Attention-Deficit Hyperactivity Disorder treated by weekly 50,000 IU of vitamin D – RCT Nov 2018


Effect of vitamin D treatment in children with attention-deficit hyperactivity disorder.

World J Pediatr. 2018 Nov 19. doi: 10.1007/s12519-018-0209-8.


Dehbokri N1,2, Noorazar G3, Ghaffari A4, Mehdizadeh G1,2, Sarbakhsh P5, Ghaffary S6.
1 Faculty of Pharmacy, Tabriz University of Medical Sciences, Tabriz, Iran.
2 Department of Pharmacotherapy, Drug Applied Research Center, Tabriz University of Medical Sciences, Tabriz, Iran.
3 Research Center of Psychiatry and Behavioral Sciences, Tabriz University of Medical Sciences, Tabriz, Iran.
4 Pediatrics Health Research Center, Tabriz University of Medical Sciences, Tabriz, Iran.
5 Road Traffic Injury Research Center, Tabriz University of Medical Sciences, Tabriz, Iran.
6 Department of Pharmacotherapy, Drug Applied Research Center, Tabriz University of Medical Sciences, Tabriz, Iran. ghaffarys@tbzmed.ac.ir.

BACKGROUND:
In this research the symptom improvement of attention-deficit hyperactivity disorder (ADHD) of children was assessed by oral vitamin D administration in Tabriz, Iran.

METHODS:
In this double-blind, randomized clinical trials, 96 children (2-18 years) were enrolled to placebo and vitamin D groups. Children took vitamin D pearl (50,000 IU/week) or placebo for 6 weeks. Children, who had the change in methylphenidate dosage and received any anticonvulsants and corticosteroids were excluded from the research.
ADHD symptoms were diagnosed by Conners parent rating scale (CPRS) test at baseline and after intervention. ADHD Conners divided into

  • inattention (IA),
  • hyperactivity/impulsivity (H/I) and
  • combination type (C) subscales.

Vitamin D serum level was assessed at baseline and after 8 weeks in both groups.

RESULTS:
The differences between CPRS and its subscales were not significant at baseline (P > 0.05).
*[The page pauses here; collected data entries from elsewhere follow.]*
--- config.mk ---
export PLATFORM = sky130hd
export DESIGN_NAME = alu_pipe
export DESIGN_NICKNAME = d
export VERILOG_FILES = /design/src/rtl/alu_pipe.sv
export SDC_FILE = /design/constraint.sdc
export NUM_CORES = 1
export LEC_CHECK = 0
export BUFFER_PORTS_ARGS = -buffer_cell sky130_fd_sc_hd__buf_4
export CORE_AREA = 5 5 128 130
export CTS_BUF_LIST = sky130_fd_sc_hd__clkbuf_4 sky130_fd_sc_hd__clkbuf_8
export DETAILED_ROUTE_END_ITERATION = 10
export DIE_AREA = 0 0 133 135
export PLACE_DENSITY = 0.67
export SLEW_MARGIN = 5
export SYNTH_ARGS = -nofsm -noshare
export SYNTH_HDL_FRONTEND = slang
export SYNTH_SLANG_ARGS = --single-unit
--- constraint.sdc ---
create_clock -name clk -period 13.95 [get_ports clk]
set_clock_uncertainty 0.2 [all_clocks]
set_input_delay 1.395 -clock clk [delete_from_list [all_inputs] [get_ports clk]]
set_output_delay 1.395 -clock clk [all_outputs]
set_load 0.02 [all_outputs]
--- src/rtl/alu_pipe.sv ---
// ARM-style data-processing ALU with a single registered output stage,
// valid/ready handshaking on both sides and an NZCV flag register.
module alu_pipe #(
    parameter int WIDTH = 32
) (
    input  logic             clk,
    input  logic             reset,
    input  logic             in_valid,
    output logic             in_ready,
    input  logic [3:0]       opcode,
    input  logic [WIDTH-1:0] a,
    input  logic [WIDTH-1:0] b,
    input  logic             shifter_carry,
    input  logic             s_bit,
    input  logic             flag_wr,
    input  logic [3:0]       flag_wr_data,
    output logic             out_valid,
    input  logic             out_ready,
    output logic [WIDTH-1:0] result,
    output logic             res_wr,
    output logic [3:0]       res_nzcv,
    output logic [3:0]       flags
);

    typedef enum logic [3:0] {
        OP_AND = 4'b0000, OP_EOR = 4'b0001, OP_SUB = 4'b0010, OP_RSB = 4'b0011,
        OP_ADD = 4'b0100, OP_ADC = 4'b0101, OP_SBC = 4'b0110, OP_RSC = 4'b0111,
        OP_TST = 4'b1000, OP_TEQ = 4'b1001, OP_CMP = 4'b1010, OP_CMN = 4'b1011,
        OP_ORR = 4'b1100, OP_MOV = 4'b1101, OP_BIC = 4'b1110, OP_MVN = 4'b1111
    } opcode_e;

    opcode_e          op;
    logic             accept;
    logic             is_test;
    logic             updates_flags;
    logic             is_arith;
    logic             cin;
    logic [WIDTH-1:0] add_x;
    logic [WIDTH-1:0] add_y;
    logic             add_cin;
    logic [WIDTH:0]   sum;
    logic             add_v;
    logic [WIDTH-1:0] alu_res;
    logic [3:0]       alu_nzcv;
    logic [3:0]       next_nzcv;

    assign op            = opcode_e'(opcode);
    assign in_ready      = !out_valid || out_ready;
    assign accept        = in_valid && in_ready;
    // TST/TEQ/CMP/CMN always set flags and never write a register.
    assign is_test       = (opcode[3:2] == 2'b10);
    assign updates_flags = s_bit || is_test;
    assign cin           = flags[1];

    // Select the adder inputs; subtracts are folded into x + ~y + carry.
    // NOTE: every always_comb output gets a default first so no path
    // through the case statement can infer a latch.
    always_comb begin
        add_x    = a;
        add_y    = b;
        add_cin  = 1'b0;
        is_arith = 1'b1;
        case (op)
            OP_ADD, OP_CMN: begin add_x = a; add_y = b;  add_cin = 1'b0; end
            OP_ADC:         begin add_x = a; add_y = b;  add_cin = cin;  end
            OP_SUB, OP_CMP: begin add_x = a; add_y = ~b; add_cin = 1'b1; end
            OP_SBC:         begin add_x = a; add_y = ~b; add_cin = cin;  end
            OP_RSB:         begin add_x = b; add_y = ~a; add_cin = 1'b1; end
            OP_RSC:         begin add_x = b; add_y = ~a; add_cin = cin;  end
            default:        is_arith = 1'b0;
        endcase
    end

    // Carry-out is bit WIDTH of the widened sum; signed overflow is a
    // same-sign pair of inputs producing a result of the other sign.
    assign sum   = {1'b0, add_x} + {1'b0, add_y} + {{WIDTH{1'b0}}, add_cin};
    assign add_v = (add_x[WIDTH-1] == add_y[WIDTH-1]) &&
                   (sum[WIDTH-1] != add_x[WIDTH-1]);

    // Pick the datapath result: adder output unless the op is logical.
    always_comb begin
        alu_res = sum[WIDTH-1:0];
        case (op)
            OP_AND, OP_TST: alu_res = a & b;
            OP_EOR, OP_TEQ: alu_res = a ^ b;
            OP_ORR:         alu_res = a | b;
            OP_MOV:         alu_res = b;
            OP_BIC:         alu_res = a & ~b;
            OP_MVN:         alu_res = ~b;
            default:        alu_res = sum[WIDTH-1:0];
        endcase
    end

    // Logical ops take C from the shifter and keep V; arithmetic ops use
    // the adder's carry and overflow.
    assign alu_nzcv  = {alu_res[WIDTH-1],
                        (alu_res == '0),
                        is_arith ? sum[WIDTH] : shifter_carry,
                        is_arith ? add_v      : flags[0]};
    assign next_nzcv = updates_flags ? alu_nzcv : flags;

    // Output stage: load on accept, drain when the consumer takes it.
    // NOTE: sequential state is assigned with <= so every register samples
    // pre-edge values, which is what lets back-to-back ops chain flags.
    always_ff @(posedge clk) begin
        if (reset) begin
            out_valid <= 1'b0;
            result    <= '0;
            res_wr    <= 1'b0;
            res_nzcv  <= 4'b0000;
        end else if (accept) begin
            out_valid <= 1'b1;
            result    <= alu_res;
            res_wr    <= !is_test;
            res_nzcv  <= next_nzcv;
        end else if (out_ready) begin
            out_valid <= 1'b0;
        end
    end

    // Flag register: an accepted flag-setting op beats a direct write.
    always_ff @(posedge clk) begin
        if (reset) begin
            flags <= 4'b0000;
        end else if (accept && updates_flags) begin
            flags <= alu_nzcv;
        end else if (flag_wr) begin
            flags <= flag_wr_data;
        end
    end

endmodule

==> results.json, run 1 <==
{
  "grt_use_met2": 0.470,
  "clockBufferDepth": 2,
  "n_antenna_cell": 0,
  "layout.nets": 1289,
  "synth_ff_type": "dfxtp_1",
  "cts_max_level": 2,
  "grt_pass1_wl_mm": 39.2,
  "r2r_cells": 13,
  "worstMarginPinSlew_ns": 1.11,
  "setup_viol": 0,
  "post-cts-setup-buffer-count": 0,
  "synth_top_area_cell": "dfxtp_1",
  "crit_type": "primary input to register",
  "worstPathRequired_ns": 13.98,
  "synth.area.top_cells": "dfxtp_1 (12%), ha_1 (12%), a21oi_1 (9.9%), o21ai_0 (9.3%), nand2_1 (7.4%)",
  "clockRootBuffer": "clkbuf_8",
  "wirelength_mm": 25.2,
  "synth_common_cells": "a21oi_1 (134), nand2_1 (134), nor2_1 (129)",
  "rsz0062_at_grt": "false",
  "synthesis.nets": 1226,
  "start_util": 0.452,
  "min_period_ns": 6.86,
  "dp_worst_setup_slack_ns": 6.85,
  "grtUsageTotal": 0.266,
  "initialDrtViolationCount": 811,
  "yosysWarnings": 0,
  "synthCells": 1082,
  "core_mm2": 0.0150,
  "yosysSeqAreaShare": 0.124,
  "vias": 8238,
  "cts_buffers": 5,
  "crit_path_frequent_cell": "buf_4",
  "slew_violations": 0,
  "ir_drop_uv": 37.4,
  "final.period_utilization": 0.492,
  "gp_congestion": 0.976,
  "arrival_ns": 6.90,
  "p_leak_uw": 0.00352,
  "reg2reg_setup_slack_ns": 9.25,
  "ys_ff_latch": 42,
  "vias_per_cell": 6.18,
  "avgSynthCellArea_um2": 6.28,
  "clock.fmax_mhz": 146,
  "num_rows": 45,
  "status": "finished, final reports clean",
  "cap_violations": 0,
  "hold_buffers": 0,
  "async_flop_share": 0,
  "fp.dieArea_mm2": 0.0180,
  "met3_usage": 0.0291,
  "slew_headroom": 0.241,
  "first_global_vias": 7433,
  "syn-cell-area_mm2": 0.00679,
  "crit_path_end_kind": "register",
  "avgRoutedWirePerCell_um": 18.9,
  "cts-resized-gates": 0,
  "dr.pass1.iters": 6,
  "grt_start_max_net_pins": 98,
  "cts_tree": "yes",
  "antenna_found_initial": 0,
  "pwr_density_cell_mw_per_mm2": 75.6,
  "fp.dieH_um": 135,
  "dp_hpwl_mm": 19.2,
  "area_growth_pct": 15.3,
  "multi_input_area_mm2": 0.00539,
  "ant_nets": 0,
  "clk_pin_slew_ns": 0.08,
  "die_w_um": 133,
  "ff_latch_area_um2": 841,
  "numClockSinks": 42,
  "fillers": 1561,
  "slowest_delay_ns": 0.59,
  "start_kind": "primary input",
  "yosys.area.top_type_share": 0.124,
  "crit_chain": "buf_4 -> nand2_1 -> or2_2 -> buf_4 -> o21ai_1 -> buf_4 -> o21ai_0 -> fa_1 -> fa_1 -> a211oi_1 -> o21ai_0 -> a21o_1 -> xnor2_1 -> o221ai_1 -> or4_1 -> a2111oi_0 -> and4b_1 -> o2bb2ai_1",
  "finalSetupTns_ns": 0,
  "grt_use_met1": 0.325,
  "cp_slowest_cell": "buf_4",
  "grt_overflow": 0,
  "hold_viol_final": 0,
  "min_path_type": "register to register",
  "drc": 0,
  "crit_path_max_fanout": 97,
  "synth-edff-count": 0,
  "ios": 122,
  "final_layout_size_suffix_gt1_frac": 0.136,
  "top_usage_layer": "met2",
  "setup_slack_ns": 7.09,
  "worstSkewPairLatency_ns": 0.30,
  "hold_ws_ns": 0.256,
  "io_buffers": 121,
  "yosys.cell_types.count": 72,
  "holdPathStages": 2
}
layer usage:
metal / vias up / wire length (µm)
met3: 69 / 1350
met5: - / 0
met1: 3841 / 10300
met2: 296 / 12200
met4: 0 / 1270
li1: 4032 / -
per-stage QoR:
step                instance area, µm²  power [µW]   util  cells
finish                            7830         592  0.521   1334
global route                      7830         637  0.521   1334
CTS                               7830         591  0.521   1334
detailed placement                7740         506  0.515   1326
global placement                  7740         504  0.515   1326
floorplan                         6790         388      -   1082
flip-flops by register name (all words and copies together) (netlist names):
name and cells:
res_nzcv 4, flags 4, out_valid 1, result 32, res_wr 1
final timing paths:
kind,start,end
max reg2reg,flags[1]$_SDFFE_PP0P_,res_nzcv[2]$_SDFFE_PP0P_
min,result[14]$_SDFFE_PP0P_,result[14]$_SDFFE_PP0P_
max,opcode[1],res_nzcv[2]$_SDFFE_PP0P_
min reg2reg,result[14]$_SDFFE_PP0P_,result[14]$_SDFFE_PP0P_
final cells by class:
type,count,area share
repair buffers,133,0.127
flip-flops and latches,42,0.107
multi-input cells,891,0.688
inverters,72,0.0345
clock inverters,1,0.000639
well taps,188,0.0300
clock buffers,7,0.0115
cell usage in the layout, fill, tap and decap left out, types with 6 or more instances in the layout:
cell      synthesis  final
o221ai_1          8      8
a31oi_1          11     11
a21oi_1         134    134
a211oi_1         15     15
nand4_1          13     13
a22oi_1           8      8
nand3_1          16     16
nor3_1           32     31
xnor2_1          23     23
inv_1            71     71
o21ai_0         126    125
o22ai_1          12     12
ha_1             63     63
o311ai_0          6      6
buf_4             0    133
a21o_1           11     11
a32oi_1           7      7
dfxtp_1          42     42
mux2i_1           9      9
nor2_1          129    127
nand2_1         134    134
clkbuf_8          0      6
xor2_1           15     15
o21a_1           11     11
o211ai_1          9      9
where the power goes:
group / internal [µW] / switching [µW] / total (µW)
combinational: 140 / 229 / 370
sequential: 132 / 7.45 / 139
clock: 41.9 / 41.4 / 83.3
total: 314 / 278 / 592
cells by family after synthesis:
kind of cell | after synthesis | share of synthesized area
AOI/OAI and AO/OA | 408 | 0.366
and+or+nand+nor | 371 | 0.242
buffers and inverters | 149 | 0.0840
adders and majority gates | 65 | 0.122
DFF | 42 | 0.124
xor gates and xnor gates | 38 | 0.0490
muxes | 9 | 0.0133
critical path, delay by kind of cell:
kind                       cells  cell delay, ns
AOI/OAI and AO/OA              8            1.81
buffers and inverters          3            1.28
and+or+nand+nor                4            1.26
adders and majority gates      2            0.99
xor gates and xnor gates       1            0.13
Note: power is estimated with default switching activity, not from simulation.
==> inputs of run 2 (changes only) <==
--- a/config.mk
+++ b/config.mk
@@ -10,7 +10,7 @@
 export CTS_BUF_LIST = sky130_fd_sc_hd__clkbuf_4 sky130_fd_sc_hd__clkbuf_8
 export DETAILED_ROUTE_END_ITERATION = 10
 export DIE_AREA = 0 0 133 135
-export PLACE_DENSITY = 0.67
+export PLACE_DENSITY = 0.69
 export SLEW_MARGIN = 5
 export SYNTH_ARGS = -nofsm -noshare
 export SYNTH_HDL_FRONTEND = slang
==> constraint.sdc (replaced) <==
create_clock -name clk -period 6.1 [get_ports clk]
set_clock_uncertainty 0.2 [all_clocks]
set_input_delay 0.61 -clock clk [delete_from_list [all_inputs] [get_ports clk]]
set_output_delay 0.61 -clock clk [all_outputs]
set_load 0.02 [all_outputs]
==> run 2 against run 1 <==
  * Via count increased by 0.30%
  * Die area unchanged
  * Combinational power increased by 130%
  * Hold slack improved by 0.0041 ns
  * Critical endpoint is now flags[2]$_SDFFE_PP0P_
  * Sequential share of layout area about the same
  * Design area increased by 0.32%
==> results.json, run 2 (same netlist as run 1, synthesis figures left out) <==
{
  "layout.cells.most_common": "buf_4",
  "layout_common_cells": "buf_4 (138), nand2_1 (134), a21oi_1 (134), nor2_1 (127), o21ai_0 (125)",
  "cts_max_level": 2,
  "dp_hpwl_mm": 19.8,
  "reg.largest.list": "result (32), flags (4), res_nzcv (4)",
  "cts_tree": "yes",
  "p_leak_uw": 0.00353,
  "grt_pass1_wl_mm": 39.3,
  "hold_viol_final": 0,
  "finalSetupTns_ns": 0,
  "n_antenna_cell": 0,
  "status": "finished, final reports clean",
  "final.period_utilization": 0.858,
  "cts_buffers": 5,
  "worstMarginPinSlew_ns": 1.20,
  "path_buf_inv": 2,
  "area_growth_pct": 15.7,
  "min_path_type": "register to register",
  "slew_violations": 0,
  "wirelength_mm": 25.2,
  "avgRoutedWirePerCell_um": 18.8,
  "numClockSinks": 42,
  "initialDrtViolationCount": 680,
  "r2r_cells": 14,
  "worstPathRequired_ns": 6.09,
  "antenna_found_initial": 0,
  "rsz0062_at_grt": "false",
  "largest_reg_flops": 32,
  "regMostFlops": "result",
  "start_kind": "primary input",
  "die_w_um": 133,
  "post-cts-setup-buffer-count": 0,
  "start_util": 0.452,
  "grt_start_max_net_pins": 49,
  "hold_ws_ns": 0.260,
  "io_buffers": 121,
  "ios": 122,
  "first_global_vias": 7684,
  "vias": 8263,
  "total_power_uw": 1350,
  "cp_top_family": "compound AO/OA/AOI/OAI gates",
  "worstSkewPairLatency_ns": 0.29,
  "final_layout_size_suffix_gt1_frac": 0.138,
  "vias_per_cell": 6.18,
  "ir_drop_uv": 93.3,
  "fp.dieArea_mm2": 0.0180,
  "crit_path_end_kind": "register",
  "fp.dieH_um": 135,
  "core_mm2": 0.0150,
  "slew_headroom": 0.193,
  "cap_violations": 0,
  "fillers": 1615,
  "gp_congestion": 0.955,
  "pwr_density_cell_mw_per_mm2": 172,
  "dr.pass1.iters": 5,
  "clock.fmax_mhz": 191,
  "setup_slack_ns": 0.867,
  "holdPathStages": 2,
  "slowest_delay_ns": 0.60,
  "crit_path_frequent_cell": "o21ai_0",
  "final_util": 0.523,
  "hold_buffers": 0,
  "cp.depth": 17,
  "dp_worst_setup_slack_ns": 0.652,
  "num_rows": 45,
  "grtUsageTotal": 0.268,
  "arrival_ns": 5.22,
  "crit_path_max_fanout": 36,
  "crit_chain": "buf_4 -> buf_4 -> nand2_1 -> o21ai_1 -> o21ai_0 -> fa_1 -> fa_1 -> a211oi_1 -> o21ai_0 -> a21oi_1 -> o21ai_0 -> a21o_1 -> or4b_2 -> nand3_1 -> nor4_1 -> and4b_1 -> a21o_1",
  "grt_overflow": 0,
  "setup_viol": 0,
  "drc": 0,
  "clockBufferDepth": 2,
  "layout.nets": 1294,
  "cts-resized-gates": 0,
  "cp_slowest_cell": "or4b_2",
  "clockRootBuffer": "clkbuf_8",
  "ant_nets": 0,
  "clk_pin_slew_ns": 0.07,
  "min_period_ns": 5.23,
  "crit_type": "primary input to register"
}
## run 2: worst register-to-register path: cells and delay by family, from the launching register on
kind / cells / cell delay [ns]
flops: 1 / 0.42
compound gates: 8 / 1.83
simple gates: 4 / 1.01
fa+ha+maj: 2 / 1.03
## run 2: layer usage
metal / GRT usage / vias up / wire length (µm)
li1: - / 4041 / -
met1: 0.311 / 3849 / 10200
met3: 0.0373 / 73 / 1320
met2: 0.470 / 300 / 12100
met4: 0.160 / 0 / 1600
met5: 0 / - / 0
## run 2: cell type report
type / count / area [µm²] / share of cell area
multi-input combinational: 891 / 5390 / 0.686
tap: 188 / 235 / 0.0299
inverter: 72 / 270 / 0.0344
timing repair buffer: 138 / 1040 / 0.132
sequential: 42 / 841 / 0.107
clock buffer: 6 / 82.6 / 0.0105
## run 2: worst paths after layout
path / to / from / slack (ns)
setup / recovery: flags[2]$_SDFFE_PP0P_ / opcode[1] / 0.87
hold / removal: result[16]$_SDFFE_PP0P_ / result[16]$_SDFFE_PP0P_ / 0.26
setup reg to reg: flags[2]$_SDFFE_PP0P_ / flags[1]$_SDFFE_PP0P_ / 1.49
hold reg to reg: result[16]$_SDFFE_PP0P_ / result[16]$_SDFFE_PP0P_ / 0.26
## run 2: through the flow
stage               instance area (µm²)  instances
floorplan                          6790       1082
global placement                   7770       1331
detailed placement                 7770       1331
CTS                                7860       1337
global route                       7860       1337
finish                             7860       1337
## run 2: power by group
group	switching, µW	internal, µW	leakage (µW)
sequential	17.1	301	0.000347
combinational	526	325	0.00314
clock	92.0	87.4	0.0000431
==> inputs of run 3 (changes only) <==
--- a/config.mk
+++ b/config.mk
@@ -6,11 +6,10 @@
 export NUM_CORES = 1
 export LEC_CHECK = 0
 export BUFFER_PORTS_ARGS = -buffer_cell sky130_fd_sc_hd__buf_4
-export CORE_AREA = 5 5 128 130
+export CORE_AREA = 5 5 146 148
 export CTS_BUF_LIST = sky130_fd_sc_hd__clkbuf_4 sky130_fd_sc_hd__clkbuf_8
 export DETAILED_ROUTE_END_ITERATION = 10
-export DIE_AREA = 0 0 133 135
-export PLACE_DENSITY = 0.69
+export DIE_AREA = 0 0 151 153
 export SLEW_MARGIN = 5
 export SYNTH_ARGS = -nofsm -noshare
 export SYNTH_HDL_FRONTEND = slang
==> run 3 against run 2 <==
  * Combinational power rose by 2%
  * Fmax fell by 3.9%
  * Clock power rose by 8%
  * Critical endpoint unchanged
  * Cell count rose by 6.6%
  * Largest cell class unchanged
  * Global-route usage fell by 4.1 points
  * Highest routed layer unchanged
  * Critical path type unchanged
  * Die area rose by 29%
  * Flip-flop and latch count did not move
==> results.json, run 3 (same netlist as run 1, synthesis figures left out) <==
{
  "worstMarginPinSlew_ns": 1.14,
  "crit_path_frequent_cell": "o21ai_0",
  "largest_reg_flops": 32,
  "cts_buffers": 5,
  "grt_overflow": 0,
  "fp.dieArea_mm2": 0.0231,
  "core_mm2": 0.0199,
  "hold_ws_ns": 0.258,
  "timing.rr.end": "flags[2]$_SDFFE_PP0P_",
  "finalSetupTns_ns": 0,
  "start_util": 0.341,
  "cts_max_level": 2,
  "slew_violations": 0,
  "grtUsageTotal": 0.228,
  "drc": 0,
  "vias_per_cell": 5.76,
  "first_global_vias": 7741,
  "switchingPower_uw": 652,
  "hold_viol_final": 0,
  "slowest_delay_ns": 0.61,
  "pwr-share-clk": 0.140,
  "crit_type": "primary input to register",
  "setup_slack_ns": 0.655,
  "pwr_density_cell_mw_per_mm2": 172,
  "rsz0062_at_grt": "false",
  "wirelength_mm": 27.2,
  "area_growth_pct": 18.0,
  "setup_viol": 0,
  "clockRootBuffer": "clkbuf_8",
  "r2r_cells": 14,
  "dr.pass1.iters": 6,
  "io_buffers": 121,
  "power.internal_uw": 727,
  "arrival_ns": 5.44,
  "path_buf_inv": 1,
  "final_cell_area_mm2": 0.00802,
  "status": "finished, final reports clean",
  "layout_common_cells": "buf_4 (141), nand2_1 (134), a21oi_1 (134), nor2_1 (127), o21ai_0 (125)",
  "clock.fmax_mhz": 184,
  "reg2reg_setup_slack_ns": 1.58,
  "ir_drop_uv": 79.5,
  "worstPathRequired_ns": 6.09,
  "ant_nets": 0,
  "place_area_mm2": 0.00792,
  "grt_pass1_wl_mm": 42.2,
  "p_leak_uw": 0.00356,
  "cp_top_family": "compound AO/OA/AOI/OAI gates",
  "final_layout_size_suffix_gt1_frac": 0.143,
  "fp.dieH_um": 153,
  "crit_chain": "buf_4 -> nand2_1 -> or2_2 -> o21ai_1 -> o21ai_0 -> fa_1 -> fa_1 -> a211oi_1 -> o21ai_0 -> a21oi_1 -> o21ai_0 -> a21o_1 -> or4b_2 -> nand3_1 -> nor4_1 -> and4b_1 -> a21o_1",
  "min_period_ns": 5.45,
  "ios": 122,
  "clk_pin_slew_ns": 0.08,
  "dp_worst_setup_slack_ns": 0.426,
  "layout.nets": 1298,
  "r2r_start": "flags[1]$_SDFFE_PP0P_",
  "hp-start": "result[0]$_SDFFE_PP0P_",
  "vias": 8209,
  "cts-resized-gates": 0,
  "layout.cells.most_common": "buf_4",
  "avgRoutedWirePerCell_um": 19.1,
  "antenna_found_initial": 0,
  "holdPathStages": 2,
  "initialDrtViolationCount": 693,
  "hold_buffers": 0,
  "numClockSinks": 42,
  "start_kind": "primary input",
  "regMostFlops": "result",
  "clockBufferDepth": 2,
  "crit_path_end_kind": "register",
  "n_antenna_cell": 0,
  "seq_power_share": 0.231,
  "cts_tree": "yes",
  "final.period_utilization": 0.893,
  "slew_headroom": 0.241,
  "worstSkewPairLatency_ns": 0.29,
  "post-cts-setup-buffer-count": 0,
  "die_w_um": 151,
  "gp_congestion": 0.948,
  "hold_end": "result[0]$_SDFFE_PP0P_",
  "cp_slowest_cell": "or4b_2",
  "num_rows": 52,
  "crit_path_max_fanout": 18,
  "total_power_uw": 1380,
  "p_sw_frac": 0.473,
  "min_path_type": "register to register",
  "combinationalPowerShare": 0.630,
  "reg.largest.list": "result (32), flags (4), res_nzcv (4)",
  "dp_hpwl_mm": 21.3,
  "grt_start_max_net_pins": 97,
  "cap_violations": 0
}
## run 3: worst max-delay path by stage
stage                                     to  cells past startpoint  slack, ns  startpoint
floorplan           res_nzcv[2]$_SDFFE_PP0P_                     20       0.49   opcode[1]
global placement    res_nzcv[2]$_SDFFE_PP0P_                     16       0.51   opcode[1]
detailed placement     flags[2]$_SDFFE_PP0P_                     17       0.43   opcode[1]
CTS                    flags[2]$_SDFFE_PP0P_                     17       0.73   opcode[1]
global route        res_nzcv[2]$_SDFFE_PP0P_                     16       0.49   opcode[1]
finish                 flags[2]$_SDFFE_PP0P_                     17       0.65   opcode[1]
## run 3: final cells by class
cell class,instances,area (µm²)
fill,2195,11900
multi-input combinational,891,5390
timing repair buffer,142,1080
sequential,42,841
tap,270,338
inverter,72,270
clock buffer,7,90.1
clock inverter,1,5.00
## run 3: worst reg2reg max path, delay by kind of cell (launching register included)
family          cells  cell delay [ns]
flops               1             0.41
fa+ha+maj           2             1.03
compound gates      8             1.73
simple gates        4             1.05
The Conners IA score was decreased in vitamin D group (P < 0.05; adjusted with age and baseline values). ADHD Conners and all subscale scores reduced remarkably after intervention in patients with insufficient level of vitamin D compared to placebo (P < 0.05).

CONCLUSIONS:
Oral vitamin D improved ADHD symptoms with a particular effect on inattention symptoms. In addition, symptoms related to all subscales were improved remarkably in patients with insufficient level of vitamin D. Vitamin D treatment in children with ADHD could be considered due to the expand benefit of vitamin D in body.